1\. The people who like what the Democrats under Obama have been doing. They
are likely to support Clinton or Sanders at this point... or Biden or Gore or
Kerry, etc. should one of them get drafted. They won't be interest in Trump,
who is attacking their guy.

2\. The people who consider themselves Democrat but aren't crazy about what
the party has been doing the last 6 years.

3\. The people who definitely don't like what the Democrats are doing and are
voting Republican to try to change things. Actual conservatives are completely
disillusioned with the GOP and people who see them as a way to check the
Democrats are also being very let down. But, when you only have two evils, you
have to figure out which is the lesser.

4\. Establishment Republicans who like the status quo.

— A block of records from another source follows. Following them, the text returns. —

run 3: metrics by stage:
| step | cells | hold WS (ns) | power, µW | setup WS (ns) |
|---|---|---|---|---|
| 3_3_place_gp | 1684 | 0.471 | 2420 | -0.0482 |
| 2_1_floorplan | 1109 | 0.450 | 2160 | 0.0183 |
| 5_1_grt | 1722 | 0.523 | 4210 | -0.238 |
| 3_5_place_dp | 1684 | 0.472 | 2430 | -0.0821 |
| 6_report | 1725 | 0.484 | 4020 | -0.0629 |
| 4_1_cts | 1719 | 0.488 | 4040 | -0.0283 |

Group 4 consists of people in office and U.S. Chamber of Commerce and other
interests who are milking the system, but can be discounted in terms of actual
votes (but not in terms of their very powerful influence). They are backing
Jeb Bush and definitely don't like Trump.

Group 1 also won't be interested in Trump.

Group 2 may be attracted by Trump.

Group 3 will probably be attracted by Trump, and like him (like me) even if
they (also like me) don't think he'd actually be a good President. Trump,
despite his flaws, is a much better cheerleader for the GOP than almost anyone
inside the GOP.

Group 2 and 3 are most of the country. If you don't, there is no good
alternative because the Republicans have pretty much pre-emptively surrendered
on everything and it's clear the party honchos like the establishment guy
(Bush).

So who can you look to? Trump plays the media like a fiddle, and he's
naturally attracting most of the attention, but Carson, another non-politician
is #2 in the polls. Fiorina is rising quickly as well.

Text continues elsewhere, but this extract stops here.